┌──

==> config.mk <==
export PLATFORM = sky130hd
export DESIGN_NAME = pizza_motion_ctrl
export DESIGN_NICKNAME = d
export VERILOG_FILES = /design/src/rtl/pizza_pkg.sv /design/src/rtl/pizza_respawn_timer.sv /design/src/rtl/pizza_motion_ctrl.sv
export SDC_FILE = /design/constraint.sdc
export NUM_CORES = 1
export LEC_CHECK = 0
export ABC_AREA = 1
export BUFFER_PORTS_ARGS = -buffer_cell sky130_fd_sc_hd__buf_2
export CELL_PAD_IN_SITES_DETAIL_PLACEMENT = 1
export CELL_PAD_IN_SITES_GLOBAL_PLACEMENT = 2
export CORE_MARGIN = 1
export CORE_UTILIZATION = 29
export CTS_CLUSTER_DIAMETER = 120
export DETAILED_ROUTE_END_ITERATION = 7
export GPL_TIMING_DRIVEN = 0
export PLACE_DENSITY = 0.73
export SLEW_MARGIN = 20
export SYNTH_ARGS = -nofsm -noshare
export SYNTH_HDL_FRONTEND = slang
export SYNTH_SLANG_ARGS = --single-unit
==> constraint.sdc <==
create_clock -name clk -period 1.5 [get_ports clk]
set_input_delay 0.3 -clock clk [delete_from_list [all_inputs] [get_ports clk]]
set_output_delay 0.3 -clock clk [all_outputs]
set_load 0.02 [all_outputs]
==> src/rtl/pizza_pkg.sv <==
// Shared types and screen geometry for the pizza sprite motion logic.
`timescale 1ns/1ps
package pizza_pkg;

  typedef enum logic [1:0] {
    ST_IDLE    = 2'd0,
    ST_ROLL    = 2'd1,
    ST_FALL    = 2'd2,
    ST_RESPAWN = 2'd3
  } pizza_state_e;

  localparam int SPRITE_SIZE = 32;
  localparam int SCREEN_W    = 640;
  localparam int SCREEN_H    = 480;

endpackage

==> src/rtl/pizza_respawn_timer.sv <==
// Frame counter used while the pizza is despawned; done marks the last waiting frame.
`timescale 1ns/1ps
module pizza_respawn_timer #(
  parameter int RESPAWN_FR = 60,
  localparam int CW = (RESPAWN_FR > 1) ? $clog2(RESPAWN_FR) : 1
) (
  input  logic clk,
  input  logic rst_n,
  input  logic clear,
  input  logic tick,
  output logic done
);

  logic [CW-1:0] cnt;

  assign done = (cnt == CW'(RESPAWN_FR - 1));

  // Wraps to zero on the exit tick so the next despawn starts from a clean count.
  always_ff @(posedge clk or negedge rst_n) begin
    if (!rst_n) begin
      cnt <= '0;
    end else if (clear) begin
      cnt <= '0;
    end else if (tick) begin
      cnt <= done ? '0 : cnt + CW'(1);
    end
  end

endmodule

==> src/rtl/pizza_motion_ctrl.sv <==
// Per-frame motion sequencer for the rolling pizza sprite: roll, fall, wall bounce,
// despawn on hit or bottom of screen, and delayed respawn at the start point.
`timescale 1ns/1ps
module pizza_motion_ctrl
  import pizza_pkg::*;
#(
  parameter int H_START    = 40,
  parameter int V_START    = 40,
  parameter int H_MIN      = 0,
  parameter int H_MAX      = SCREEN_W - SPRITE_SIZE,
  parameter int V_MAX      = SCREEN_H - SPRITE_SIZE,
  parameter int ROLL_STEP  = 2,
  parameter int FALL_STEP  = 4,
  parameter int RESPAWN_FR = 60
) (
  input  logic         clk,
  input  logic         rst_n,
  input  logic         frame_tick,
  input  logic         enable,
  input  logic         on_floor,
  input  logic         hit,
  output logic [9:0]   curr_h,
  output logic [9:0]   curr_v,
  output logic         bounds_draw,
  output logic         dir_left,
  output pizza_state_e state_dbg
);

  localparam logic [9:0]  H_START10  = 10'(H_START);
  localparam logic [9:0]  V_START10  = 10'(V_START);
  localparam logic [9:0]  H_MIN10    = 10'(H_MIN);
  localparam logic [9:0]  H_MAX10    = 10'(H_MAX);
  localparam logic [9:0]  V_MAX10    = 10'(V_MAX);
  localparam logic [9:0]  ROLL10     = 10'(ROLL_STEP);
  localparam logic [10:0] H_MAX11    = 11'(H_MAX);
  localparam logic [10:0] V_MAX11    = 11'(V_MAX);
  localparam logic [10:0] H_LEFT_LIM = 11'(H_MIN + ROLL_STEP);

  pizza_state_e state;
  logic         respawn_done;
  logic [10:0]  h_ext;
  logic [10:0]  h_inc;
  logic [10:0]  v_inc;

  assign state_dbg = state;

  // Sums carry an extra bit so clamps near the right/bottom edge never wrap.
  assign h_ext = {1'b0, curr_h};
  assign h_inc = h_ext + 11'(ROLL_STEP);
  assign v_inc = {1'b0, curr_v} + 11'(FALL_STEP);

  pizza_respawn_timer #(
    .RESPAWN_FR (RESPAWN_FR)
  ) u_respawn_timer (
    .clk   (clk),
    .rst_n (rst_n),
    .clear (state != ST_RESPAWN),
    .tick  (frame_tick),
    .done  (respawn_done)
  );

  always_ff @(posedge clk or negedge rst_n) begin
    if (!rst_n) begin
      state       <= ST_IDLE;
      curr_h      <= H_START10;
      curr_v      <= V_START10;
      dir_left    <= 1'b0;
      bounds_draw <= 1'b0;
    end else if (!enable) begin
      state       <= ST_IDLE;
      curr_h      <= H_START10;
      curr_v      <= V_START10;
      dir_left    <= 1'b0;
      bounds_draw <= 1'b0;
    end else begin
      case (state)
        ST_IDLE: begin
          if (frame_tick) begin
            state       <= ST_ROLL;
            curr_h      <= H_START10;
            curr_v      <= V_START10;
            dir_left    <= 1'b0;
            bounds_draw <= 1'b1;
          end
        end
        ST_ROLL: begin
          if (hit) begin
            state       <= ST_RESPAWN;
            bounds_draw <= 1'b0;
          end else if (frame_tick) begin
            if (!on_floor) begin
              state <= ST_FALL;
            end else if (!dir_left) begin
              if (h_inc >= H_MAX11) begin
                curr_h   <= H_MAX10;
                dir_left <= 1'b1;
              end else begin
                curr_h <= h_inc[9:0];
              end
            end else begin
              if (h_ext <= H_LEFT_LIM) begin
                curr_h   <= H_MIN10;
                dir_left <= 1'b0;
              end else begin
                curr_h <= curr_h - ROLL10;
              end
            end
          end
        end
        ST_FALL: begin
          if (hit) begin
            state       <= ST_RESPAWN;
            bounds_draw <= 1'b0;
          end else if (frame_tick) begin
            // Landing reverses direction; no movement on the landing frame.
            if (on_floor) begin
              state    <= ST_ROLL;
              dir_left <= ~dir_left;
            end else if (v_inc >= V_MAX11) begin
              curr_v      <= V_MAX10;
              state       <= ST_RESPAWN;
              bounds_draw <= 1'b0;
            end else begin
              curr_v <= v_inc[9:0];
            end
          end
        end
        ST_RESPAWN: begin
          if (frame_tick && respawn_done) begin
            state       <= ST_ROLL;
            curr_h      <= H_START10;
            curr_v      <= V_START10;
            dir_left    <= 1'b0;
            bounds_draw <= 1'b1;
          end
        end
        default: state <= ST_IDLE;
      endcase
    end
  end

endmodule

# Yosys cells after proc, flatten, opt, wreduce, memory -nomap -nowiden
# Index checks and enable logic that the tools add are counted.
dict set report word_totals {
  regBits 30
  in_bits 6
  output_inout_bits 24
  wordCells 97
}
dict set report op_classes {
  add_sub_neg 4
  order_cmp 3
  eq_ne 23
  n_mux 52
  bitwise_logic 1
  n_reduce_logical 8
}
# cell n
set op_table {}
lappend op_table {{$mux 10} 14}
lappend op_table {{$pmux 10 s3} 2}
lappend op_table {{$ne 3x3->1 const B} 10}
lappend op_table {{$reduce_and 6->1} 4}
lappend op_table {{$mux 1} 20}
lappend op_table {{$mux 2} 10}
lappend op_table {{$ne 4x4->1 const B} 5}
lappend op_table {{$mux 6} 3}
lappend op_table {{$add 10x2->11 const B} 1}
lappend op_table {{$add 10x3->11 const B} 1}
lappend op_table {{$ge 11x10->1 const B} 1}
lappend op_table {{$ge 11x9->1 const B} 1}
lappend op_table {{$le 10x2->1 const B} 1}
lappend op_table {{$sub 10x2->10 const B} 1}
lappend op_table {{$ne 4x1->1 const B} 2}
lappend op_table {{$pmux 1 s4} 2}
lappend op_table {{$pmux 2 s4} 1}
lappend op_table {{$reduce_and 8->1} 1}
lappend op_table {{$add 6x1->6 const B} 1}
lappend op_table {{$eq 6x6->1 const B} 1}
lappend op_table {{$ne 5x5->1 const B} 1}
lappend op_table {{$eq 2x2->1 const B} 2}
lappend op_table {{$eq 2x1->1 const B} 1}
lappend op_table {{$logic_not 2->1} 1}
lappend op_table {{other kinds (4)} 4}

# Longest topological paths before layout
# Gate-level depths: netlist of the first run.
dict set report logic_depth {
  word_depth 9
  depth_mapped 12
  ltp_nobuf 12
}

# Hierarchy
# A second synthesis of the first run with hierarchy kept.
dict set report hier_totals {
  hier_cells 323
  hier_area_um2 2157.1
}
# mod instances cells_per_inst area_per_inst_um2 seq_area_each_um2
set by_module_without_submodules {}
lappend by_module_without_submodules {pizza_motion_ctrl 1 274 1806.7 530.5}
lappend by_module_without_submodules {pizza_respawn_timer 1 49 350.3 150.1}

# Least setup slack after synthesis of the first run
# OpenSTA, ideal clock, no wires.
dict set report synth_timing {
  path_kind {reg-to-reg}
  startpoint {reg curr_v[3]}
  endpoint {reg state[0], in the netlist state_dbg[0]}
  setup_time_ns 0.118
  t_arrival_ns 1.601
  t_required_ns 1.382
  path_slack_ns -0.219
  stages_incl_launch_ff 13
  n_path_buf 0
  synth_period_minus_slack_ns 1.719
  cell_sequence {dfstp_2 -> ha_1 -> nand3_1 -> nor2_1 -> nor2_1 -> nand2_1 -> nand2_1 -> nand4_1 -> nand2_1 -> nand2_1 -> nand2_1 -> nand2_1 -> nand2_1}
}
dict set report synth_via {
  elab_chain_cells 4
}
# item line_no
set synth_rtl {}
lappend synth_rtl {{from (decl)} pizza_motion_ctrl.sv:23} ;# output logic [9:0] curr_v,
lappend synth_rtl {{from (signal assigned)} pizza_motion_ctrl.sv:124} ;# curr_v <= v_inc[9:0];
lappend synth_rtl {{$add 10x3->11} pizza_motion_ctrl.sv:50} ;# assign v_inc = {1'b0, curr_v} + 11'(FALL_STEP);
lappend synth_rtl {{$ge 11x9->1} pizza_motion_ctrl.sv:119} ;# end else if (v_inc >= V_MAX11) begin
lappend synth_rtl {{$ne 5x5->1 (no line)} n/a}
lappend synth_rtl {{$reduce_and 6->1 (no line)} n/a}
lappend synth_rtl {{to (signal assigned)} pizza_motion_ctrl.sv:117} ;# state <= ST_ROLL;
lappend synth_rtl {{to (signal assigned)} pizza_motion_ctrl.sv:121} ;# state <= ST_RESPAWN;
lappend synth_rtl {{to (signal assigned)} pizza_motion_ctrl.sv:130} ;# state <= ST_ROLL;
lappend synth_rtl {{to (decl)} pizza_motion_ctrl.sv:39} ;# pizza_state_e state;
# Every way passes these cells.
# A chain may end at the register's enable or synchronous reset.

# Worst setup path after layout of the first run
dict set report layout_timing {
  startpoint {reg curr_h[3]}
  endpoint {reg curr_h[6]}
}
dict set report layout_via {
  elab_chain_cells 9
}
# item line_no
set layout_rtl {}
lappend layout_rtl {{from (decl)} pizza_motion_ctrl.sv:22} ;# output logic [9:0] curr_h,
lappend layout_rtl {{from (signal assigned)} pizza_motion_ctrl.sv:98} ;# curr_h <= h_inc[9:0];
lappend layout_rtl {{from (signal assigned)} pizza_motion_ctrl.sv:105} ;# curr_h <= curr_h - ROLL10;
lappend layout_rtl {{$add 10x2->11} pizza_motion_ctrl.sv:49} ;# assign h_inc = h_ext + 11'(ROLL_STEP);
lappend layout_rtl {{$ge 11x10->1} pizza_motion_ctrl.sv:94} ;# if (h_inc >= H_MAX11) begin
lappend layout_rtl {{$mux 10} pizza_motion_ctrl.sv:94}
lappend layout_rtl {{$mux 10 (*)} pizza_motion_ctrl.sv:93} ;# end else if (!dir_left) begin
lappend layout_rtl {{$mux 10 (*)} pizza_motion_ctrl.sv:91} ;# if (!on_floor) begin
lappend layout_rtl {{$mux 10 (*)} pizza_motion_ctrl.sv:90} ;# end else if (frame_tick) begin
lappend layout_rtl {{$mux 10 (*)} pizza_motion_ctrl.sv:87} ;# if (hit) begin
lappend layout_rtl {{$pmux 10 s3 (*)} pizza_motion_ctrl.sv:76} ;# case (state)
lappend layout_rtl {{$mux 10 (*)} pizza_motion_ctrl.sv:69} ;# end else if (!enable) begin
# Mark *: on every way between the ends. The rest lies on a longest branch, timed or not. The select of a mux whose other input is x is not followed.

└──

— Work item —
Read the listing. Report every line that includes the word "dict".

— Answer section —
dict set report word_totals {
dict set report op_classes {
dict set report logic_depth {
dict set report hier_totals {
dict set report synth_timing {
dict set report synth_via {
dict set report layout_timing {
dict set report layout_via {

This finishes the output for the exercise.